In this question, you'll compute basic statitistics of data and determine the best way to represent it under different circumstances.

A

In this question, you'll work with 2-dimensional data. The following code uses a subset of the UCI ML Boston housing prices dataset. It has been used in many machine learning papers, usually in a regression application. However, in our case, we'll look at how to summarize this data.

At the end of the following code block, you'll see a matrix X that is created for you. This matrix has 506 rows (data points), and 2 columns (dimensions), and is visualized in a scatter plot. You'll notice most of the data clusters together between 0 and 10 on the x-axis, but there are a few data points that are clear outliers.

Your job is to compute a summary statistic of this data that is robust to these outliers. Using your knowledge of summary statistics from lecture, compute a single 2D data point that summarizes the data. You can check your work by passing the data X and your summary statistic s to the function plot_data_and_stat, which will visualize the data in blue dots, and the statistic as a yellow pentagon. If your statistic is robust to outliers, it should fall in the big cluster of data points, not in the open space between them.
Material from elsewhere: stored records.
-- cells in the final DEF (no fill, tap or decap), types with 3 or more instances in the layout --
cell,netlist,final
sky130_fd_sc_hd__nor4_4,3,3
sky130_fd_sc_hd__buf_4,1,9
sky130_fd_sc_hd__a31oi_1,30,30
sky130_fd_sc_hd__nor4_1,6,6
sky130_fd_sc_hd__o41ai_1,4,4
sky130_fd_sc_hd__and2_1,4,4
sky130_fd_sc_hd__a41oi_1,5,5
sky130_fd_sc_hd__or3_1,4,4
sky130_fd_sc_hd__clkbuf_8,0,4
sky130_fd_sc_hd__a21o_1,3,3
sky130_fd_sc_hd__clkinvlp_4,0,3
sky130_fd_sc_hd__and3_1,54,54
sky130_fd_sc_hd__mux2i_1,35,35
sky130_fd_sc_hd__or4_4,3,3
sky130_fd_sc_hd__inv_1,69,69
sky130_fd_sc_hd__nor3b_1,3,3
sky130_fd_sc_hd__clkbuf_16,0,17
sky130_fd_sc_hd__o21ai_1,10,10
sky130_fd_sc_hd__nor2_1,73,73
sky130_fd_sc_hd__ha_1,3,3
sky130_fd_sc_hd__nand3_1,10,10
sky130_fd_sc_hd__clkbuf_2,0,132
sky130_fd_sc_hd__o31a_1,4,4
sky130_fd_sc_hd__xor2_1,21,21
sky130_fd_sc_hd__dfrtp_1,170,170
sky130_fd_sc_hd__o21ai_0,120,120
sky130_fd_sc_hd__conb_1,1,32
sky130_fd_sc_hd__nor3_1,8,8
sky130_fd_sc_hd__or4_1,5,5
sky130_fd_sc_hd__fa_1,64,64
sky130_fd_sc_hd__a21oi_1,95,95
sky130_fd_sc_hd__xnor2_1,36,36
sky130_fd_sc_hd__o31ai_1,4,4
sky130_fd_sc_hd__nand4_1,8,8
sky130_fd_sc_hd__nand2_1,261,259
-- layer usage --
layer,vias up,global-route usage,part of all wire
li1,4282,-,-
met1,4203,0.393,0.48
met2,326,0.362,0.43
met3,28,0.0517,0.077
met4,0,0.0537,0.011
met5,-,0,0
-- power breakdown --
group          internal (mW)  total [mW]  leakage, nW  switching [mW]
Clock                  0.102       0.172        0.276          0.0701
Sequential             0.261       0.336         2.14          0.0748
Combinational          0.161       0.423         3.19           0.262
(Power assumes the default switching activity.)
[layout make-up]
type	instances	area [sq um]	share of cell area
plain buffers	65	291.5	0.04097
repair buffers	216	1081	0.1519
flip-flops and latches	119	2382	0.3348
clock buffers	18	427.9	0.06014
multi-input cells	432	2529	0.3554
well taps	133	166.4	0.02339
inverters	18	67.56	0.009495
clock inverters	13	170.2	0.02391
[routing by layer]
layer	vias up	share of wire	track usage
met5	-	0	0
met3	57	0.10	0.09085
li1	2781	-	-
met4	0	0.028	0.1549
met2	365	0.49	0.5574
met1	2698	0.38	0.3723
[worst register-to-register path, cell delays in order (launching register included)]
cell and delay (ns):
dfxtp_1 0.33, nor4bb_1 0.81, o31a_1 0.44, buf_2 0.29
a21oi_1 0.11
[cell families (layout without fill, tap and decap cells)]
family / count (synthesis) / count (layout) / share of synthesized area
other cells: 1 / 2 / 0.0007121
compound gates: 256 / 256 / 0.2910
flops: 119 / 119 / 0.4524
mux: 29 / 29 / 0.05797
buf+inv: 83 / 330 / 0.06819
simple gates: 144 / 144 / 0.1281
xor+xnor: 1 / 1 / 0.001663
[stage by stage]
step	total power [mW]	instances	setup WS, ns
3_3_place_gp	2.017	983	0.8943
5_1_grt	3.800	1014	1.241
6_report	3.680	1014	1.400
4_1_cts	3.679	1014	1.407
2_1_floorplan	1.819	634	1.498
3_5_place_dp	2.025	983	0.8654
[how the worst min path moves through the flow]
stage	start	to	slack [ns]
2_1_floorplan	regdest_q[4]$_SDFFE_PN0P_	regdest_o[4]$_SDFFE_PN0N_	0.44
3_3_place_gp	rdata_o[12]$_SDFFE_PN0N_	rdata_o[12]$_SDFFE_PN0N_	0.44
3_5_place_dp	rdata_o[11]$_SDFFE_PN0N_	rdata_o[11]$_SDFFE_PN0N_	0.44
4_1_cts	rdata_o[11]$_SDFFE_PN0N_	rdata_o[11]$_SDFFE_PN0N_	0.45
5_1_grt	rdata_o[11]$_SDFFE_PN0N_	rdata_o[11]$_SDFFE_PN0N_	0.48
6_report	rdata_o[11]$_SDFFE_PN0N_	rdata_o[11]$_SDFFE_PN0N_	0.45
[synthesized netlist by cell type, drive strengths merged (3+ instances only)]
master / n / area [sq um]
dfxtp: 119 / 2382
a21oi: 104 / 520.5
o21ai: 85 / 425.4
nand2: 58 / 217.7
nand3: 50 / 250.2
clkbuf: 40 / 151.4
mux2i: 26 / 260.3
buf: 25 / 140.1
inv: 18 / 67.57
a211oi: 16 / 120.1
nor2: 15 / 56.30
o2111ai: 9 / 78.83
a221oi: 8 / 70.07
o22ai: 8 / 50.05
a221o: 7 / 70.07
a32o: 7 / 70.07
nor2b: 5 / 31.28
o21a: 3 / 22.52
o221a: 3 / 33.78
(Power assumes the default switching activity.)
<file path="src/rtl/cc_pkg.sv">
// cc_pkg: shared types and AXI constants for the cache controller refill path
package cc_pkg;

    typedef enum logic {IDLE, ISSUE} state_e;

    localparam int          CC_LINE_OFF_W = 6;
    localparam logic [3:0]  CC_ARLEN      = 4'((1 << (CC_LINE_OFF_W - 3)) - 1);
    localparam logic [2:0]  CC_ARSIZE     = 3'd3;
    localparam logic [1:0]  CC_BURST_WRAP = 2'b10;

endpackage

</file>
<file path="src/rtl/cc_outstanding_counter.sv">
// cc_outstanding_counter: in-flight refill count with underflow detection
module cc_outstanding_counter #(
    parameter int MAX   = 4,
    parameter int CNT_W = $clog2(MAX + 1)
) (
    input  logic             clk,
    input  logic             rst_n,
    input  logic             inc_i,
    input  logic             dec_i,
    output logic [CNT_W-1:0] cnt_o,
    output logic             full_o,
    output logic             err_o
);

    logic [CNT_W-1:0] cnt_q, cnt_d;
    logic             err_q, err_d;

    // inc and dec together cancel; a dec at zero saturates and flags a stray RLAST
    always_comb begin
        cnt_d = cnt_q;
        err_d = err_q;
        if (inc_i && !dec_i)
            cnt_d = cnt_q + CNT_W'(1);
        else if (dec_i && !inc_i) begin
            if (cnt_q == '0)
                err_d = 1'b1;
            else
                cnt_d = cnt_q - CNT_W'(1);
        end
    end

    // count and sticky error registers
    always_ff @(posedge clk or negedge rst_n) begin
        if (!rst_n) begin
            cnt_q <= '0;
            err_q <= 1'b0;
        end else begin
            cnt_q <= cnt_d;
            err_q <= err_d;
        end
    end

    assign cnt_o  = cnt_q;
    assign full_o = cnt_q >= CNT_W'(MAX);
    assign err_o  = err_q;

endmodule

</file>
<file path="src/rtl/cc_miss_req_scheduler.sv">
// cc_miss_req_scheduler: issues AXI refill bursts and pushes miss addresses in AR order
module cc_miss_req_scheduler
    import cc_pkg::*;
#(
    parameter int MAX_OUTSTANDING = 4,
    parameter int CNT_W           = $clog2(MAX_OUTSTANDING + 1)
) (
    input  logic             clk,
    input  logic             rst_n,
    input  logic             miss_req_i,
    input  logic [31:0]      miss_addr_i,
    output logic             miss_ack_o,
    output logic             mem_arvalid_o,
    input  logic             mem_arready_i,
    output logic [31:0]      mem_araddr_o,
    output logic [3:0]       mem_arlen_o,
    output logic [2:0]       mem_arsize_o,
    output logic [1:0]       mem_arburst_o,
    input  logic             mem_rvalid_i,
    input  logic             mem_rready_i,
    input  logic             mem_rlast_i,
    input  logic             miss_addr_fifo_full_i,
    output logic             miss_addr_fifo_wren_o,
    output logic [31:0]      miss_addr_fifo_wdata_o,
    output logic [CNT_W-1:0] outstanding_o,
    output logic             busy_o,
    output logic             err_o
);

    state_e      state_q, state_d;
    logic [31:0] addr_q, addr_d;
    logic        ar_hs, cnt_full;

    assign ar_hs = (state_q == ISSUE) && mem_arready_i;

    // accept a miss only when a slot and FIFO room exist; return to IDLE on AR handshake
    always_comb begin
        state_d = state_q;
        addr_d  = addr_q;
        if (state_q == IDLE && miss_req_i && !cnt_full && !miss_addr_fifo_full_i) begin
            state_d = ISSUE;
            addr_d  = miss_addr_i;
        end
        if (ar_hs)
            state_d = IDLE;
    end

    // state and latched miss address
    always_ff @(posedge clk or negedge rst_n) begin
        if (!rst_n) begin
            state_q <= IDLE;
            addr_q  <= '0;
        end else begin
            state_q <= state_d;
            addr_q  <= addr_d;
        end
    end

    cc_outstanding_counter #(
        .MAX   (MAX_OUTSTANDING),
        .CNT_W (CNT_W)
    ) u_cnt (
        .clk    (clk),
        .rst_n  (rst_n),
        .inc_i  (ar_hs),
        .dec_i  (mem_rvalid_i && mem_rready_i && mem_rlast_i),
        .cnt_o  (outstanding_o),
        .full_o (cnt_full),
        .err_o  (err_o)
    );

    assign mem_arvalid_o          = state_q == ISSUE;
    assign mem_araddr_o           = {addr_q[31:3], 3'b000};
    assign mem_arlen_o            = CC_ARLEN;
    assign mem_arsize_o           = CC_ARSIZE;
    assign mem_arburst_o          = CC_BURST_WRAP;
    assign miss_ack_o             = ar_hs;
    assign miss_addr_fifo_wren_o  = ar_hs;
    assign miss_addr_fifo_wdata_o = addr_q;
    assign busy_o                 = (state_q != IDLE) || (outstanding_o != '0);

endmodule

</file>
<file path="config.mk">
export PLATFORM = sky130hd
export DESIGN_NAME = cc_miss_req_scheduler
export DESIGN_NICKNAME = d
export VERILOG_FILES = /design/src/rtl/cc_pkg.sv /design/src/rtl/cc_outstanding_counter.sv /design/src/rtl/cc_miss_req_scheduler.sv
export SDC_FILE = /design/constraint.sdc
export NUM_CORES = 1
export LEC_CHECK = 0
export CORE_ASPECT_RATIO = 0.7
export CORE_MARGIN = 2
export CORE_UTILIZATION = 39
export DETAILED_ROUTE_END_ITERATION = 6
export PLACE_DENSITY = 0.9
export SLEW_MARGIN = 20
export SYNTH_ARGS = -nofsm -noshare
export SYNTH_HDL_FRONTEND = slang
export SYNTH_SLANG_ARGS = --single-unit
</file>
<file path="constraint.sdc">
create_clock -name clk -period 3.3 [get_ports clk]
set_input_delay 0.66 -clock clk [delete_from_list [all_inputs] [get_ports clk]]
set_output_delay 0.66 -clock clk [all_outputs]
set_load 0.02 [all_outputs]
</file>
==> summary.md, run 1 <==
| Metric | Value |
|---|---|
| Worst reg-to-reg path cell count | `8` |
| DR top layer | `met3` |
| H-tree level count | `2` |
| Port Buffer Count | `108` |
| Max Freq | `between 300 and 400 MHz` |
| Buf/Inv on CP | `3` |
| Initial DRC count | `13` |
| CTS tree | `done` |
| Ys flop type | `dfrtp_1` |
| Chip width | `86.42 um` |
| Post-route minimum period | `2.650 ns` |
| Post-Layout Cell Count | `approximately 280` |
| Cell Rows | `20` |
| Post-synthesis async set-or-reset flop share | `100.0%` |
| Die ar. | `5331 um2` |
| Area Overhead vs Synth | `51.42%` |
| Peak VDD IR | `0.0005577 V` |
| Layout fillers | `365` |
| Beginning of the worst register-to-register path | `mem_arvalid_o$_DFFE_PN0P_` |
| Clk slew on worst S/H paths | `0.07 ns` |
| Crit path DAT | `2.79 ns` |
| Setup_tns | `0 ns` |
| CTS sink cnt | `37` |
| Final instance area | `2808 um2` |
| Gr usage total | `13.99%` |
| Crit path kind | `in2reg` |
| Clock Skew | `0.003105 ns` |
| CP startpoint | `mem_arready_i` |
| Top delay family on crit path | `buffers and inverters` |
| Worst path cell trace | `clkdlybuf4s50_1 -> nand2_1 -> inv_1 -> ha_1 -> inv_1 -> fa_1 -> nor3b_1 -> a2111oi_0 -> a31oi_1` |
| Crit start category | `primary input` |
| End of the critical path | `u_cnt.cnt_o[2]$_DFFE_PN0P_` |
| Synth cell types | `23` |
| CTS Root Cell | `clkbuf_8` |
| DR pass1 iterations | `4` |
| Worst-Margin Slew | `0.8018 ns` |
| Final Setup Violations | `0` |
| Slowest stage cell, crit path | `clkdlybuf4s50_1` |
| Worst-skew pair later-pin latency | `about 0.28 ns` |
| Initial core utilization | `approximately two fifths` |
| Period utilization | `80.31%` |
| Sequential area share after synthesis | `49.93%` |
| Post-CTS sizing | `0` |
| Cells after synthesis | `145` |
| Avg Inst Size Synth | `12.79 um2` |
| Overall power | `3.066 mW` |
| Final setup margin | `0.6497 ns` |
| Pwr Density | `1092 nW/um2` |
| Final WL | `3834 um` |
| Slew headroom | `46.55%` |
| EDFF count, synth | `0` |
| Hold-fix buffers, CTS | `0` |
| Most common cell on crit path | `inv_1` |
| Wire length on met2 | `1844 um` |
| Worst Setup End Kind | `register` |
| Vias/cell | `4.518` |
| Final nets | `about 270` |
| Via Count | `1274` |
| GR Overflow Total | `0` |
| DP Worst Slack | `0.3908 ns` |
| Max stage delay on crit path | `0.48 ns` |
| Hold Vio Cnt, Final | `0` |
| Largest net degree at the start of global routing | `38` |
| Core region area | `4454 um2` |
| Fraction of layout cells with a size suffix above 1 | `17.62%` |
| # diodes | `0` |
| Clock tree buffer depth | `2` |
| Initial antenna violation count | `0` |
| RR Endpoint | `u_cnt.cnt_o[2]$_DFFE_PN0P_` |
| WL met3 | `343 um` |
| M1 wire length | `about 1600 um` |
| CP max FO | `4` |
| Maxcap violations | `0` |
| Reg2reg setup slack | `1.00 ns` |
| Number of synthesized register bits | `37` |
| Remaining DRCs | `0` |
| Vias in the first global route | `1262` |
| Synthesis Warnings | `0` |
| Antenna Nets Post-Route | `0` |
| Height of the die | `61.69 um` |
| DR WL/cell | `~14 um` |
| Leakage | `1.186 nW` |
| Post-CTS Setup Bufs | `0` |
| Unrepaired setup endpoints after global routing | `false` |
| DP Area | `roughly 2700 um2` |
| Dpl hpwl | `2970 um` |
| WP data required | `around 3.4 ns` |
| Placed Instances | `~270` |
| Hold WC Path Type | `in2async` |
| First-pass GRT wire length | `5727 um` |
| Final slew viol count | `0` |
| GP Congestion | `around 0.71` |
| Run status | `complete, no violations` |
| CTS buffer count | `5` |
| Post-Syn Area | `1854 um2` |
| Worst path depth | `9` |
| Top-level I/O count | `between 100 and 150` |
`config.mk`:
```
export PLATFORM = sky130hd
export DESIGN_NAME = tournament_predictor
export DESIGN_NICKNAME = d
export VERILOG_FILES = /design/src/rtl/tournament_predictor.sv
export SDC_FILE = /design/constraint.sdc
export NUM_CORES = 1
export LEC_CHECK = 0
export CORE_UTILIZATION = 50
export CTS_BUF_LIST = sky130_fd_sc_hd__clkbuf_4
export DETAILED_ROUTE_END_ITERATION = 8
export GPL_TIMING_DRIVEN = 0
export PLACE_DENSITY = 0.66
export SYNTH_ARGS = -nofsm -noshare
export SYNTH_HDL_FRONTEND = slang
export SYNTH_SLANG_ARGS = --single-unit
```
`constraint.sdc`:
```
create_clock -name clk -period 8.8 [get_ports clk]
set_clock_uncertainty 0.1 [all_clocks]
set_input_delay 0.88 -clock clk [delete_from_list [all_inputs] [get_ports clk]]
set_output_delay 0.88 -clock clk [all_outputs]
set_load 0.02 [all_outputs]
```
**src/rtl/uart_rx_fsm.sv**
```systemverilog
// ---------------------------------------------------------------------------
// uart_rx_fsm
//
// Frame-sequencing controller for the UART receiver. Detects the start-bit
// falling edge on RX_IN, runs the oversampling edge counter and the data bit
// counter, and issues one-cycle enables to the sampler, deserializer and the
// start/parity/stop checkers. A good frame is qualified by a one-cycle
// data_valid pulse in the first IDLE cycle after the stop bit.
//
// Parameters:
//   DATA_WIDTH   data bits per frame
//   PRESCALE_W   width of Prescale and of the internal edge counter
//
// Ports:
//   CLK          oversampling clock
//   RST          asynchronous active-high reset
//   RX_IN        synchronized serial line, idle high
//   Prescale     oversampling ratio (8, 16 or 32)
//   PAR_EN       parity bit present (latched at frame start)
//   strt_glitch  start checker result, 1 = glitch
//   par_err      parity checker result
//   stp_err      stop checker result
//   dat_samp_en  sampler enable, high in every non-IDLE state
//   strt_chk_en  one-cycle start-check strobe
//   deser_en     one-cycle shift strobe per data bit
//   par_chk_en   one-cycle parity-check strobe
//   stp_chk_en   one-cycle stop-check strobe
//   data_valid   one-cycle frame-good pulse
//   frame_err    one-cycle frame-rejected pulse (only with UART_RX_ERR_OUT_EN)
//
// Build option:
//   UART_RX_ERR_OUT_EN  adds the frame_err output.
// ---------------------------------------------------------------------------
module uart_rx_fsm #(
    parameter int DATA_WIDTH = 8,
    parameter int PRESCALE_W = 6
) (
    input  logic                  CLK,
    input  logic                  RST,
    input  logic                  RX_IN,
    input  logic [PRESCALE_W-1:0] Prescale,
    input  logic                  PAR_EN,
    input  logic                  strt_glitch,
    input  logic                  par_err,
    input  logic                  stp_err,
    output logic                  dat_samp_en,
    output logic                  strt_chk_en,
    output logic                  deser_en,
    output logic                  par_chk_en,
    output logic                  stp_chk_en,
    output logic                  data_valid
`ifdef UART_RX_ERR_OUT_EN
    ,
    output logic                  frame_err
`endif
);

    localparam int BIT_W = (DATA_WIDTH > 1) ? $clog2(DATA_WIDTH) : 1;

    typedef enum logic [2:0] {
        IDLE,
        START,
        DATA,
        PARITY,
        STOP
    } state_t;

    state_t                state;
    logic [PRESCALE_W-1:0] edge_cnt;
    logic [BIT_W-1:0]      bit_cnt;
    logic                  par_en_q;   // PAR_EN frozen for the current frame
    logic                  par_flag;   // captured parity error

    logic [PRESCALE_W-1:0] last_edge;
    logic [PRESCALE_W-1:0] pre_chk_edge;
    logic                  at_end;
    logic                  at_pre_chk;
    logic                  last_bit;

    // Strobes are registered, so they are launched one edge early: the
    // register is loaded when edge_cnt == CHK_EDGE-1 and is therefore high
    // while edge_cnt == CHK_EDGE (Prescale/2 + 2).
    assign last_edge    = Prescale - PRESCALE_W'(1);
    assign pre_chk_edge = (Prescale >> 1) + PRESCALE_W'(1);
    assign at_end       = (edge_cnt == last_edge);
    assign at_pre_chk   = (edge_cnt == pre_chk_edge);
    assign last_bit     = (bit_cnt == BIT_W'(DATA_WIDTH - 1));

    // NOTE: all state and outputs live in one clocked block and use
    // non-blocking assignments, so every read sees the pre-edge value and
    // later assignments in the block simply override earlier defaults.
    always_ff @(posedge CLK or posedge RST) begin
        if (RST) begin
            state       <= IDLE;
            edge_cnt    <= '0;
            bit_cnt     <= '0;
            par_en_q    <= 1'b0;
            par_flag    <= 1'b0;
            dat_samp_en <= 1'b0;
            strt_chk_en <= 1'b0;
            deser_en    <= 1'b0;
            par_chk_en  <= 1'b0;
            stp_chk_en  <= 1'b0;
            data_valid  <= 1'b0;
`ifdef UART_RX_ERR_OUT_EN
            frame_err   <= 1'b0;
`endif
        end else begin
            // One-cycle pulses default low.
            strt_chk_en <= 1'b0;
            deser_en    <= 1'b0;
            par_chk_en  <= 1'b0;
            stp_chk_en  <= 1'b0;
            data_valid  <= 1'b0;
`ifdef UART_RX_ERR_OUT_EN
            frame_err   <= 1'b0;
`endif
            if (state == IDLE) begin
                edge_cnt <= '0;
            end else begin
                edge_cnt <= at_end ? '0 : edge_cnt + PRESCALE_W'(1);
            end

            case (state)
                IDLE: begin
                    bit_cnt <= '0;
                    if (!RX_IN) begin
                        state       <= START;
                        par_en_q    <= PAR_EN;
                        par_flag    <= 1'b0;
                        dat_samp_en <= 1'b1;
                    end
                end

                START: begin
                    strt_chk_en <= at_pre_chk;
                    if (at_end) begin
                        if (strt_glitch) begin
                            state       <= IDLE;
                            dat_samp_en <= 1'b0;
`ifdef UART_RX_ERR_OUT_EN
                            frame_err   <= 1'b1;
`endif
                        end else begin
                            state <= DATA;
                        end
                    end
                end

                DATA: begin
                    deser_en <= at_pre_chk;
                    if (at_end) begin
                        if (last_bit) begin
                            bit_cnt <= '0;
                            state   <= par_en_q ? PARITY : STOP;
                        end else begin
                            bit_cnt <= bit_cnt + BIT_W'(1);
                        end
                    end
                end

                PARITY: begin
                    par_chk_en <= at_pre_chk;
                    if (at_end) begin
                        par_flag <= par_err;
                        state    <= STOP;
                    end
                end

                STOP: begin
                    stp_chk_en <= at_pre_chk;
                    if (at_end) begin
                        state       <= IDLE;
                        dat_samp_en <= 1'b0;
                        data_valid  <= !stp_err && !par_flag;
`ifdef UART_RX_ERR_OUT_EN
                        frame_err   <= stp_err || par_flag;
`endif
                    end
                end

                default: begin
                    state       <= IDLE;
                    dat_samp_en <= 1'b0;
                end
            endcase
        end
    end

endmodule

```
**config.mk**
```make
export PLATFORM = sky130hd
export DESIGN_NAME = uart_rx_fsm
export DESIGN_NICKNAME = d
export VERILOG_FILES = /design/src/rtl/uart_rx_fsm.sv
export SDC_FILE = /design/constraint.sdc
export NUM_CORES = 1
export LEC_CHECK = 0
export ABC_AREA = 1
export CAP_MARGIN = 25
export CORE_MARGIN = 10
export CORE_UTILIZATION = 49
export DETAILED_ROUTE_END_ITERATION = 10
export PLACE_DENSITY_LB_ADDON = 0.05
export REMOVE_ABC_BUFFERS = 1
export SYNTH_ARGS = -nofsm -noshare
export SYNTH_HDL_FRONTEND = slang
export SYNTH_SLANG_ARGS = --single-unit
```
**constraint.sdc**
```tcl
create_clock -name CLK -period 1.6 [get_ports CLK]
set_input_delay 0.32 -clock CLK [delete_from_list [all_inputs] [get_ports CLK]]
set_output_delay 0.32 -clock CLK [all_outputs]
set_load 0.005 [all_outputs]
```
==> flow_summary_export.csv <==
group,metric,value,unit
setup_path,rr_startpoint,"edge_cnt[4]",
final_layout,largest_reg_flops,6,
final_layout,layout_commonest_cell,"nand2_1",
die,die_y,72.5,um
detailed_routing,drtAntennaViolNets,0,
setup_path,cpMostUsedCell,"nand2_1",
setup_path,crit_type,"input port to flop",
logic_synthesis,synthFlopType,"dfrtp_1",
clocking,cts.clk_slew.worst_paths,110,ps
final_layout,area_growth,33.5,%
sta,finalMaxSlewViolations,0,
run,cap_violations,0,
global_routing,grt_use_met3,4.63,%
final_layout,utilization,70.9,%
sta,grt_setup_unrepaired,"true",
sta,post-route-period-util,96.0,%
detailed_routing,firstDrtPassIters,4,
clocking,cts_buffer_depth,2,
detailed_routing,wl_per_cell,12.8,um
logic_synthesis,synth_cell_type_count,22,
detailed_routing,viasPerCell,5.06,
setup_path,end_kind,"flop",
global_routing,grt_usage,12.2,%
sta,clock_skew,6.67,ps
clocking,cts-root-buf,"clkbuf_4",
setup_path,r2r_cells,11,
final_layout,top_regs,"edge_cnt (6), bit_cnt (3), state (3)",
final_layout,regMostFlops,"edge_cnt",
setup_path,critPathSlowestCell,"clkdlybuf4s50_1",
die,io_pins,19,
final_layout,stdcell_area,1800,um2
global_routing,antenna_found_initial,0,
setup_path,required,1800,ps
pwr,power.density,1290,nW/um2
die,num_rows,18,
final_layout,antennaDiodeCount,0,
global_routing,grt_max_degree,21,
pwr,ir_worst_vdd,1.31,mV
die,core,2540,um2
placed_design,gp_congestion,0.910,
worst_hold_path,hp-class,"input port to async pin",
setup_path,ff2ff_setup_slack,80,ps
clocking,cts_hold_buf,0,
global_routing,grt_pass1_wl,5.42,mm
clocking,htreeDepth,1,
setup_path,cp.arrival,1730,ps
sta,fin_crit,1540,ps
logic_synthesis,synth_edf_count,0,
global_routing,grt-ovfl-total,0,
pwr,leakage,0.00100,uW
detailed_routing,finalWirelength,3.38,mm
clocking,cts_made_buffers,3,
final_layout,mostFrequentLayoutCells,"nand2_1, inv_1, nand3_1",
setup_path,critPathMaxStageDelay,460,ps
setup_path,worstPathCellList,"clkdlybuf4s50_1 -> xnor2_2 -> o21ai_1 -> nand2_1 -> nand3_4 -> a21oi_4 -> nand2_1 -> nand2_1 -> nand2_1",
final_layout,drive_above_1_share,21.7,%
logic_synthesis,avgSynthCellArea,6.97,um2
die,initial_core_util,53.1,%
global_routing,grt_pass1_vias,1268,
logic_synthesis,synthArstFlopShare,100,%
global_routing,use_met1,15.6,%
clocking,cts.sinks,20,
placed_design,place_area,1660,um2
logic_synthesis,ys_warn_count,0,
detailed_routing,vias,1342,
logic_synthesis,ys_ff_latch,20,
logic_synthesis,synth_cells,194,
detailed_routing,drc,0,
placed_design,portBuffers,18,
logic_synthesis,syn-cell-area,1350,um2
die,die-area,5260,um2
clocking,clk_latency,310,ps
sta,setup-violations-final,0,
final_layout,final_nets,255,
sta,tightest_slew,492,ps
die,die_w,72.5,um
setup_path,r2r-end,"dat_samp_en",
status,status,"finished clean",
logic_synthesis,yosysSeqAreaShare,37.0,%
setup_path,path_max_fanout,6,
placed_design,hpwl,2.60,mm
global_routing,met2_usage,19.6,%
sta,fmax,0.651,GHz
global_routing,busiest_layer,"met2",
setup_path,start_kind,"input port",
clocking,cts_tree,"yes",
detailed_routing,drt_iter0_drc,69,
sta,finalHoldViolations,0,
sta,relSlewSlack,66.9,%
## metrics by stage
stage | TNS, ps | hold slack [ps] | setup WS (ps) | cells | total power, uW
floorplan | -315 | 284 | -94.9 | 192 | 1440
finish | 0 | 323 | 63.9 | 265 | 2320
global placement | -9240 | 431 | -583 | 255 | 1720
global route | -209 | 316 | -74.1 | 265 | 2520
CTS | 0 | 328 | 11.1 | 261 | 2260
detailed placement | -10310 | 455 | -647 | 255 | 1770
## layer usage
layer	vias up	wire (um)
met5	-	0
met4	0	10
met3	2	209
met2	35	1570
met1	613	1590
li1	692	-
## power breakdown
group / internal [uW] / switching, uW / leakage [uW]
sequential: 633 / 113 / 0.000267
combinational: 468 / 696 / 0.000708
clock: 253 / 157 / 0.0000279
total: 1350 / 966 / 0.00100
## cell usage after synthesis (all sizes together), types with 2 or more instances
master / count / area, um2
a21oi: 5 / 32.5
buf: 2 / 22.5
dfrtp: 20 / 500
ha: 6 / 75.1
inv: 34 / 128
nand2: 59 / 226
nand3: 23 / 120
nand4: 3 / 18.8
nor2: 20 / 80.1
nor3: 6 / 30.0
o21ai: 5 / 28.8
xnor2: 2 / 17.5
xor2: 6 / 52.6
## critical path, delay by kind of cell
| kind | cells | cell delay [ps] |
|---|---|---|
| buffers and inverters | 1 | 460 |
| AND/OR/NAND/NOR | 5 | 440 |
| AO/OA/AOI/OAI | 2 | 300 |
| XOR/XNOR | 1 | 220 |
Your method can include some data pre-processing! You just can't use any pre-packaged "outlier detection" methods, unless you implement it yourself, of course. But it can be as complex or as simple as you'd like, so long as it adheres to the robust-to-outliers requirement.



In [24]:

    
%matplotlib inline

import numpy as np
import matplotlib.pyplot as plt
import seaborn as sns
from sklearn.datasets import load_boston

# Call this with just the data X to visualize it.
def plot_data(X, alpha = 1.0):
    plt.scatter(X[:, 0], X[:, 1], alpha = alpha)

##############
# Call this WITH YOUR 2D SUMMARY STATISTIC to visualize it simultaneously with the data.
# "statistic" should be a 2-element array.
# - 1st element is x-value
# - 2nd element is y-value
##############
def plot_data_and_stat(X, statistic):
    plt.scatter(X[:, 0], X[:, 1], alpha = 0.05, label = 'Data')
    plt.plot(statistic[0], statistic[1], c = 'y', marker = 'p', ms = 12.0, mec = 'k', mew = 1.0, label = 'Mean')
    plt.legend(loc = 0)

##########################
# 
# SETUP CODE STARTS HERE
# 
##########################
    
X = load_boston()['data'][:, [8, 10]]  # two clusters
print(X.shape)
plot_data(X)



In [ ]:

B

Justify your solution in the previous question. Are there any circumstances where you'd advise against this approach (i.e., are there any weaknesses to your solution)?